* Exercise aim
In the data below, find each line carrying the string "product" and copy it out.

===== Supplied records =====

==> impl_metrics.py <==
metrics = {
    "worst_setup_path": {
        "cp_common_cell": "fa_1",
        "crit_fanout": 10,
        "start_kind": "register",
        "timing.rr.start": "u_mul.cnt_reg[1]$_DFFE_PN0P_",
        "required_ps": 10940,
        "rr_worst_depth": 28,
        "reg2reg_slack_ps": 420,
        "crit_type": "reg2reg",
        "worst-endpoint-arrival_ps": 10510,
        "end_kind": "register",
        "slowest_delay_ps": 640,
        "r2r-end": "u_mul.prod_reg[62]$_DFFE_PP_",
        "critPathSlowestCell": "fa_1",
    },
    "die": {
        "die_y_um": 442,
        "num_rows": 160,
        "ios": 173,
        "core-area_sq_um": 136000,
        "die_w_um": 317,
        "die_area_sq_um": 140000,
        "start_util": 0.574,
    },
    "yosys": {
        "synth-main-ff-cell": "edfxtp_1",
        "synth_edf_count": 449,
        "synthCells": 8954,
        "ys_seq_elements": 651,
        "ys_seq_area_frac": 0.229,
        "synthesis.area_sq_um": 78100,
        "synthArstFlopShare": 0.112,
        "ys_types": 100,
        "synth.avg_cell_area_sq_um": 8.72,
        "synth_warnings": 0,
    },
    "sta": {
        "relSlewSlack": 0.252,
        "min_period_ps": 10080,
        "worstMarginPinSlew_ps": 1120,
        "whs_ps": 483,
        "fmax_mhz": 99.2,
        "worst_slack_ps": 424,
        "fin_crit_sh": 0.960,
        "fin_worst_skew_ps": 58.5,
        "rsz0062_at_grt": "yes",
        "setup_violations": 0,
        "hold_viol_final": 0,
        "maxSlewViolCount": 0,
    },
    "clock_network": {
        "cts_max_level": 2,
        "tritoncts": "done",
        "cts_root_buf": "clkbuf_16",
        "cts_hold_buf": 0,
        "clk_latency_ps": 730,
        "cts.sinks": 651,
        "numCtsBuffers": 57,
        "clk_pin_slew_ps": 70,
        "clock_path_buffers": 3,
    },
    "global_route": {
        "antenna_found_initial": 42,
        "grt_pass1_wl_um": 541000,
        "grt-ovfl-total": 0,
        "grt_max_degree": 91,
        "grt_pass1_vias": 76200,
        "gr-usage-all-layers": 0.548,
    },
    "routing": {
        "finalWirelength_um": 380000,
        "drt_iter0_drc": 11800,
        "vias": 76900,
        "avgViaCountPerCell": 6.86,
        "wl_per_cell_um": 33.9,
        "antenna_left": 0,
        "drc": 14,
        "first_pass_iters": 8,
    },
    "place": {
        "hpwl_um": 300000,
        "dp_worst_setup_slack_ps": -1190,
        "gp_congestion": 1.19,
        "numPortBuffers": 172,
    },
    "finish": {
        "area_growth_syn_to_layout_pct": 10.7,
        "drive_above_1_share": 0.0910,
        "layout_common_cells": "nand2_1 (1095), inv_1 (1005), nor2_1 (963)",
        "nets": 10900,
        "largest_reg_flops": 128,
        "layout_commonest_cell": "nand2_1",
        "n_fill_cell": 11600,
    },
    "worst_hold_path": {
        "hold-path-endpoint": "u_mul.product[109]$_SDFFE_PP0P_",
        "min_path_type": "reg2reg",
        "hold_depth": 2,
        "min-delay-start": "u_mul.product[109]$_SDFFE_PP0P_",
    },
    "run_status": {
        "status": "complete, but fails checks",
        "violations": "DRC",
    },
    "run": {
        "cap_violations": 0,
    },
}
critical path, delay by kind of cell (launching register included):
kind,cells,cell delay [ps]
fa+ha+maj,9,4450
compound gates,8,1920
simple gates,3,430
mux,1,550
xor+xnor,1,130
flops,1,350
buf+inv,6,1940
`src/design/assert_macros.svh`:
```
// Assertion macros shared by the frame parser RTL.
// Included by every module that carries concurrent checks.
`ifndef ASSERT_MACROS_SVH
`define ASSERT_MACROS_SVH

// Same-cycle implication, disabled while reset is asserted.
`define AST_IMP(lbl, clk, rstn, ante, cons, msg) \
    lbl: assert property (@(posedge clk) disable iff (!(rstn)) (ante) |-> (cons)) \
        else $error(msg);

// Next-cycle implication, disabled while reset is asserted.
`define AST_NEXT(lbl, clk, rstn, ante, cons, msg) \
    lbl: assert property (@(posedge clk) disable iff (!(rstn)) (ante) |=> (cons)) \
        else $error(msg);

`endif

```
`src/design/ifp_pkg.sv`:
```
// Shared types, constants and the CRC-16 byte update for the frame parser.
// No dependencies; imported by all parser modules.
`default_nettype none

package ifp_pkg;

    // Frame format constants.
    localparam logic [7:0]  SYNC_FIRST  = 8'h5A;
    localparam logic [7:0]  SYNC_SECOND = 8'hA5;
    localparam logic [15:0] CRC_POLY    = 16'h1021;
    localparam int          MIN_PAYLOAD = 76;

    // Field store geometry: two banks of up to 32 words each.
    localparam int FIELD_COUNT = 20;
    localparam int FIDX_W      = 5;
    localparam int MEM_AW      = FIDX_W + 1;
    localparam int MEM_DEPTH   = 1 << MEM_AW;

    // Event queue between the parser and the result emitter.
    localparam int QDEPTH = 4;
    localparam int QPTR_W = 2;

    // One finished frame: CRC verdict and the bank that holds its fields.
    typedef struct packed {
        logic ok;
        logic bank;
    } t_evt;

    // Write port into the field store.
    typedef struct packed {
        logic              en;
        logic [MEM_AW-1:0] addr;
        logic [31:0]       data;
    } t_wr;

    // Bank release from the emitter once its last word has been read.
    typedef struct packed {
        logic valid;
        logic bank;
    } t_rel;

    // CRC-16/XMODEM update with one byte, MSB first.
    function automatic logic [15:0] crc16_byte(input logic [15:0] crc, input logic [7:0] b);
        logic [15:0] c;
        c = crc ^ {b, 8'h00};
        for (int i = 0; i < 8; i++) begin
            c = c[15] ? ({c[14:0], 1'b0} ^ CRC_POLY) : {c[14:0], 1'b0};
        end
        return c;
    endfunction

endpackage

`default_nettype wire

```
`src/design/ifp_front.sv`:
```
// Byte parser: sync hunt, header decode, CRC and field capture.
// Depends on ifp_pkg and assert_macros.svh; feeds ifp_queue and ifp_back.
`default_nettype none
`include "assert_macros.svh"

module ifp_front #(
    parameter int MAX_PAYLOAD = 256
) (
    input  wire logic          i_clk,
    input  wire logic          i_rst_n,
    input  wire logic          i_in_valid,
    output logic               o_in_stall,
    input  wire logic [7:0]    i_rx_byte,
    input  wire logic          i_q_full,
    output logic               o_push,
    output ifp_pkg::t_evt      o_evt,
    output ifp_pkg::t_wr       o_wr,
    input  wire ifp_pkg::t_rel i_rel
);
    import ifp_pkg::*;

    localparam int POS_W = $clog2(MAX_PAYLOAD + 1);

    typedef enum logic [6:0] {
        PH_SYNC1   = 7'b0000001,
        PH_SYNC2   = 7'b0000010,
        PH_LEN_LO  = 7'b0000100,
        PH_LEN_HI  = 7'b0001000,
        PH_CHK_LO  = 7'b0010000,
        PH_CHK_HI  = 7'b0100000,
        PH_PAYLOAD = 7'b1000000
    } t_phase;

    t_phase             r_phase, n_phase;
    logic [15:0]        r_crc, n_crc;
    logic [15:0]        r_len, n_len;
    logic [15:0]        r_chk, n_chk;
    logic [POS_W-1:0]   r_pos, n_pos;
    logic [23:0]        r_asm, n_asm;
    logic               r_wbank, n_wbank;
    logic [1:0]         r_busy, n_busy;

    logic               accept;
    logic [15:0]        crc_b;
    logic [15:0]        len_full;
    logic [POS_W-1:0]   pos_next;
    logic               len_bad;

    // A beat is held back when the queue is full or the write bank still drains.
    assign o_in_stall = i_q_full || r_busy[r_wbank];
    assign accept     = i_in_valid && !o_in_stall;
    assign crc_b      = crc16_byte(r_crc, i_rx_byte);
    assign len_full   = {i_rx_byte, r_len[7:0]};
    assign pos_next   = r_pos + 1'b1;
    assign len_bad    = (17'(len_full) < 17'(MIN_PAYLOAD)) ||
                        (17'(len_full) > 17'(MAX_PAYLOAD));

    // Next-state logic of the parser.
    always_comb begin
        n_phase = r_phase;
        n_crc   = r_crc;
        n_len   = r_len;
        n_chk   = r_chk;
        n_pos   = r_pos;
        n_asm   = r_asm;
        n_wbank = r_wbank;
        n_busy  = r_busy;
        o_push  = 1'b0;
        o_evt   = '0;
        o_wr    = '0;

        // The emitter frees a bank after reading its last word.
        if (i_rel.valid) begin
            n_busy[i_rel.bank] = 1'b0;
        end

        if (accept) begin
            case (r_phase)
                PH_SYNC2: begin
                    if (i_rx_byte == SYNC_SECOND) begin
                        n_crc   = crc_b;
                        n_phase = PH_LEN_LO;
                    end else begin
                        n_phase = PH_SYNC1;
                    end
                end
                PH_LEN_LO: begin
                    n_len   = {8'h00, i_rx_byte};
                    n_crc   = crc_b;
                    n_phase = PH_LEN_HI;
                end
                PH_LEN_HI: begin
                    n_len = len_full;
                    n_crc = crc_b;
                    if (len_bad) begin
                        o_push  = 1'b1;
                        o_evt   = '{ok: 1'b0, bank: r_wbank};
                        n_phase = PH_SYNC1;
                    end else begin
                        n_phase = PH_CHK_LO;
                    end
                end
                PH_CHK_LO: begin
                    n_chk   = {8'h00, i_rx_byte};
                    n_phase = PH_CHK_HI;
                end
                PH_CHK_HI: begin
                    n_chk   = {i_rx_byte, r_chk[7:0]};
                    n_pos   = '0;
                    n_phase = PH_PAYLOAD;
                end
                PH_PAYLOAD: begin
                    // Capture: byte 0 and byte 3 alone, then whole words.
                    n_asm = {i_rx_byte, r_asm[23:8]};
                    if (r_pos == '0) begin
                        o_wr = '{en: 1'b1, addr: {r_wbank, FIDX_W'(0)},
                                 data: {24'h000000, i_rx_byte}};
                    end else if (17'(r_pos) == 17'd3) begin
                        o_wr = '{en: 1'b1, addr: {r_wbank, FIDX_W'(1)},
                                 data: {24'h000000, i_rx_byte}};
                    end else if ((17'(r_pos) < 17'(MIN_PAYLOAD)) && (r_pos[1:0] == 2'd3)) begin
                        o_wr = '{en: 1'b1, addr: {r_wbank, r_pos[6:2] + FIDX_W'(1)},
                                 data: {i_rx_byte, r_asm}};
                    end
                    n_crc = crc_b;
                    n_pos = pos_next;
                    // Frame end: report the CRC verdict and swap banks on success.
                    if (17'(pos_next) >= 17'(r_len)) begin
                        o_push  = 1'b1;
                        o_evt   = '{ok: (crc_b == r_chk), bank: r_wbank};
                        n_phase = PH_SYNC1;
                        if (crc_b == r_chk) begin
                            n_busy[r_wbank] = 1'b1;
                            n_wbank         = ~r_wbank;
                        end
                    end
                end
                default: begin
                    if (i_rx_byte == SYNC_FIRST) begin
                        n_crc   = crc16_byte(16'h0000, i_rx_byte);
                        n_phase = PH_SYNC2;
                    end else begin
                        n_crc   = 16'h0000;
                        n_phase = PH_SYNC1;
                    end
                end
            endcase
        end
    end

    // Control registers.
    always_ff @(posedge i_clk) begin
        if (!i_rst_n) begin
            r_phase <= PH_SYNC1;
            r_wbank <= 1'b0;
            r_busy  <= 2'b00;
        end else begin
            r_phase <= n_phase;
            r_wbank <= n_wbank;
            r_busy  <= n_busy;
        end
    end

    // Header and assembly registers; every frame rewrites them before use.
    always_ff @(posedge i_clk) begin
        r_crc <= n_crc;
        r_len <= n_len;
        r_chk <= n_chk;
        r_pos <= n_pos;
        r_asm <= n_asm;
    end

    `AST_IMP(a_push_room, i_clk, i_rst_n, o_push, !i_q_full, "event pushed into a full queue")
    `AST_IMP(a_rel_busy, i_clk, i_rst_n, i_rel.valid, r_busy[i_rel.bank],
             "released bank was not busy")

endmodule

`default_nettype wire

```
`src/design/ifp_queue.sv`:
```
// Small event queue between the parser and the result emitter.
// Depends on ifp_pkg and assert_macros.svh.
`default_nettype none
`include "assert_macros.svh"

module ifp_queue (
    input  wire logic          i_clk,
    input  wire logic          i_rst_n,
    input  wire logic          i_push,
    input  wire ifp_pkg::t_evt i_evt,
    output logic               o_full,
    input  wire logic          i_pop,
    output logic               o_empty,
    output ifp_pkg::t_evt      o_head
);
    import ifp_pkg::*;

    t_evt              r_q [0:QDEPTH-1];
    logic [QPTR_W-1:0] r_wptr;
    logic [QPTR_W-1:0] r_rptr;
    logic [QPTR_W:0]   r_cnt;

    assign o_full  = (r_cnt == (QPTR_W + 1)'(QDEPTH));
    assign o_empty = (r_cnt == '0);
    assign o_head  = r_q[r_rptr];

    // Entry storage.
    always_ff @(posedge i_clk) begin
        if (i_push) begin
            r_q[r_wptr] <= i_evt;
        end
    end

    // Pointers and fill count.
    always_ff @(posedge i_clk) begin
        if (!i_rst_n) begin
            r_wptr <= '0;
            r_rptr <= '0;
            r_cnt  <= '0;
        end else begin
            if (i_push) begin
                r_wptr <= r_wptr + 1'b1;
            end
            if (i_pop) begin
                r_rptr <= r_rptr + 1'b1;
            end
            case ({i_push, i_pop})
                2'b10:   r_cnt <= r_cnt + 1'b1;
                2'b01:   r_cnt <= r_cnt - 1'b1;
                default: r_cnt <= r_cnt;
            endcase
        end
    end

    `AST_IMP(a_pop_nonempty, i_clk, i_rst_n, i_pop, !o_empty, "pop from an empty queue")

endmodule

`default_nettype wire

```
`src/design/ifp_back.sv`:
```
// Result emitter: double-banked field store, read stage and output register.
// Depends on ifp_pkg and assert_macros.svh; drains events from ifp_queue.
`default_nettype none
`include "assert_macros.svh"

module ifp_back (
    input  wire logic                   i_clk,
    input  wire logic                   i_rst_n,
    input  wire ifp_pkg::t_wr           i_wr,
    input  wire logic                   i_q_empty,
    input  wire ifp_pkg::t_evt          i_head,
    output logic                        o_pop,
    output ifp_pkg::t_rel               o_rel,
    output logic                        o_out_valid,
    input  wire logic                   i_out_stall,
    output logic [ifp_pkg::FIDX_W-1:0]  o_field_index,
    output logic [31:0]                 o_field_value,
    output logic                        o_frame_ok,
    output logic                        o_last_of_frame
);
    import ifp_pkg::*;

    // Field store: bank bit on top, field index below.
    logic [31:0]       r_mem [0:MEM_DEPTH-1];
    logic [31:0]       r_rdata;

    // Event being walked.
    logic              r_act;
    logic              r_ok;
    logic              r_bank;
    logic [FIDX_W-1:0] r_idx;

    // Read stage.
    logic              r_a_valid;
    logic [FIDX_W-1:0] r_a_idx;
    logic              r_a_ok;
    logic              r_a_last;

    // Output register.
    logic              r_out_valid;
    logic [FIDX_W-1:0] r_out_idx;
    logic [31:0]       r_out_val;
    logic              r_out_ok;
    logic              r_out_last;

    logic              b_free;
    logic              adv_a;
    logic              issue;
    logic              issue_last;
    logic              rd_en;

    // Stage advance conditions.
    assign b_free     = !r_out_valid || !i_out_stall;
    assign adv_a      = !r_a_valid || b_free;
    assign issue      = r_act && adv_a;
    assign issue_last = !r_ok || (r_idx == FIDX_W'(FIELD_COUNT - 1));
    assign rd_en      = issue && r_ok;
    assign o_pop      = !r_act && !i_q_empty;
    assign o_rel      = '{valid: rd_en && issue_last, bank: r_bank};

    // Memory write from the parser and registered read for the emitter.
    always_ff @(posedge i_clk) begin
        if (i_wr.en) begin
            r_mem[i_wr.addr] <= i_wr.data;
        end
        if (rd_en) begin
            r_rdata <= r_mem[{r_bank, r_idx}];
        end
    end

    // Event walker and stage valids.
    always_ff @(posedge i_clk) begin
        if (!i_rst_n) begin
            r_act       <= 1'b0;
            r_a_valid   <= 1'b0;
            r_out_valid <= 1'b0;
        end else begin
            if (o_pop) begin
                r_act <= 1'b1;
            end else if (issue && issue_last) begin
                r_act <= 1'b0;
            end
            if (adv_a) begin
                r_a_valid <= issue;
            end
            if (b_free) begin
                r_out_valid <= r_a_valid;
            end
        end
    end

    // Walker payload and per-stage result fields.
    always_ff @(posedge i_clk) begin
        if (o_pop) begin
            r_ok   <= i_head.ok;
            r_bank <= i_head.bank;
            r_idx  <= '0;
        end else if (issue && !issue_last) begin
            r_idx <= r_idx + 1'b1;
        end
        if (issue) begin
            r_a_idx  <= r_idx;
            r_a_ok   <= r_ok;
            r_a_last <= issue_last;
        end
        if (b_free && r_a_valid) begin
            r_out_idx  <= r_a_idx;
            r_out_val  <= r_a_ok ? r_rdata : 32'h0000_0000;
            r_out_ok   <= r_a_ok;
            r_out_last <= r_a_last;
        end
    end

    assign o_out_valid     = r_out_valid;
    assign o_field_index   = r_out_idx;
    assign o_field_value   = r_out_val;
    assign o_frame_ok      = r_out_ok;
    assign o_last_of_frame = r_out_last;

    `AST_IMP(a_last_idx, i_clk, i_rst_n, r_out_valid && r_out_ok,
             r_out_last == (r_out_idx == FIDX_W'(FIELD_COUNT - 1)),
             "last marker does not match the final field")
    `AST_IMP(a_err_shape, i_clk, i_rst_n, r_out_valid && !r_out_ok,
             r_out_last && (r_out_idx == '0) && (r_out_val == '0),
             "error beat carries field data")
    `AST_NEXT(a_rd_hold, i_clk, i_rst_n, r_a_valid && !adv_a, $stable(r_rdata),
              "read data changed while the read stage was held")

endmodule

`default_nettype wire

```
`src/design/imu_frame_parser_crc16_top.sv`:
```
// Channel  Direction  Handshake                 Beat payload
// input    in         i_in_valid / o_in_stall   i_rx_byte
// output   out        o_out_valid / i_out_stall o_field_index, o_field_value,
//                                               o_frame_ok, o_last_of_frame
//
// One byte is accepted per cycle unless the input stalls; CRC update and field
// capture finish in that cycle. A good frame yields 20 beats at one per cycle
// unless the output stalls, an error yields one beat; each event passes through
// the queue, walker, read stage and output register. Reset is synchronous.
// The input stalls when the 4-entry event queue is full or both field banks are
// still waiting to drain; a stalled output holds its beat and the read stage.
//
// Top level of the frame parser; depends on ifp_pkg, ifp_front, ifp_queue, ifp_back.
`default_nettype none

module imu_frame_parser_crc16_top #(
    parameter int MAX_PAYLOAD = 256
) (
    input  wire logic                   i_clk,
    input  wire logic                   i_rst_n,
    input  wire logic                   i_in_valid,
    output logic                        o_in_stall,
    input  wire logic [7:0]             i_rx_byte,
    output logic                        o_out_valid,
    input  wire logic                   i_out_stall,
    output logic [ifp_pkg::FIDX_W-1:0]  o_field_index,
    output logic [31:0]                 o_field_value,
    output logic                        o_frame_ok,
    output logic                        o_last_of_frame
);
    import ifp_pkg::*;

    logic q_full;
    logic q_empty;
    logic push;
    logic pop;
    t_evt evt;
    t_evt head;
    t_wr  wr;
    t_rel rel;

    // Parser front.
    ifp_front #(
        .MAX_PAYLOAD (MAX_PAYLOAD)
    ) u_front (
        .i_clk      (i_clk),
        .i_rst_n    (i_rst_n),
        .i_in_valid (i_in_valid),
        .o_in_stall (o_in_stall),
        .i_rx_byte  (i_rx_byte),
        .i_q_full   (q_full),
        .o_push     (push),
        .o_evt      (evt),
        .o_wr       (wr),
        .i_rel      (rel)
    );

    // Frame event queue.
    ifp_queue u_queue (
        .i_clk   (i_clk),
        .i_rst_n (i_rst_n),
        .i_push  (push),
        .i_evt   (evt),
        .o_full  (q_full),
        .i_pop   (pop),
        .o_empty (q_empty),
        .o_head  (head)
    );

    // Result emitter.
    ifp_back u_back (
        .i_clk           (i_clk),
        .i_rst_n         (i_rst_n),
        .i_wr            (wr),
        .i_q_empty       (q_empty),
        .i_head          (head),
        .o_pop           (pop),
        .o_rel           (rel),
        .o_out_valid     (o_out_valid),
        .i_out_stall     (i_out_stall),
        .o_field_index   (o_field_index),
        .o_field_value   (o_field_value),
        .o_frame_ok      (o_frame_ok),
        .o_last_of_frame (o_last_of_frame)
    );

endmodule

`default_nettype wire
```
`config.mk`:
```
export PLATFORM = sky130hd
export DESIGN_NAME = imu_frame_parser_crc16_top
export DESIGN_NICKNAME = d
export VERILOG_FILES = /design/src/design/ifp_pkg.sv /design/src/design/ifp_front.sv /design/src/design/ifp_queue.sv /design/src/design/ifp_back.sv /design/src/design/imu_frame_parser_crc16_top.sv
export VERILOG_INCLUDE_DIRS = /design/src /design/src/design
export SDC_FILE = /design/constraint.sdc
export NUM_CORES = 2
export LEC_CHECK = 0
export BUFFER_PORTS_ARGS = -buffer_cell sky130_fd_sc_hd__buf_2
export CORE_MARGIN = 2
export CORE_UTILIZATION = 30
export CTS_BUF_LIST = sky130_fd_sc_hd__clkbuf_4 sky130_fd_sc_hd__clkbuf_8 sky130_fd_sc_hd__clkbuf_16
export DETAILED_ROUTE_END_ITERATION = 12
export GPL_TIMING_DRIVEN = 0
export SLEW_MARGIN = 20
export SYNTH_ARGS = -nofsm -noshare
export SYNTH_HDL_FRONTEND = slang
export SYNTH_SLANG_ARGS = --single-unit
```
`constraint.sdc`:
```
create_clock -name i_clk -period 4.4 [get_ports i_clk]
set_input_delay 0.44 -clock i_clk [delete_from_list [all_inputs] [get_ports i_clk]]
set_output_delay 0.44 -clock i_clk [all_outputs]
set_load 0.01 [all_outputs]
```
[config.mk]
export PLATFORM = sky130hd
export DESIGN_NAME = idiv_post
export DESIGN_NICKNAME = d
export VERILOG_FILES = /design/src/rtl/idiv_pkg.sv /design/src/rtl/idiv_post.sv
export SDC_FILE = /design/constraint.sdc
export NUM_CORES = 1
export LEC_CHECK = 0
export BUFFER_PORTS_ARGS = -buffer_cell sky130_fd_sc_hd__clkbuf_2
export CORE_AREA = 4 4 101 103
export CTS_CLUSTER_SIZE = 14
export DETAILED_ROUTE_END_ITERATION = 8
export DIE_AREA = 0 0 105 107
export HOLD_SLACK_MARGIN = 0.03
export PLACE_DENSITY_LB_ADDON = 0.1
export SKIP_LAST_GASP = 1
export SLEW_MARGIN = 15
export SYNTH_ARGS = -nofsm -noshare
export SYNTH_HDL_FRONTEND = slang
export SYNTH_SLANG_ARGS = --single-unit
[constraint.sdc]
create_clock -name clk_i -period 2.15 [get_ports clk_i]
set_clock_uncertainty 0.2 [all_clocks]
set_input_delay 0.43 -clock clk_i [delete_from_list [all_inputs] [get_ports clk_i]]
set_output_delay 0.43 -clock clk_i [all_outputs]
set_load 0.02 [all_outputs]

=====

* Task result
        "hold-path-endpoint": "u_mul.product[109]$_SDFFE_PP0P_",
        "min-delay-start": "u_mul.product[109]$_SDFFE_PP0P_",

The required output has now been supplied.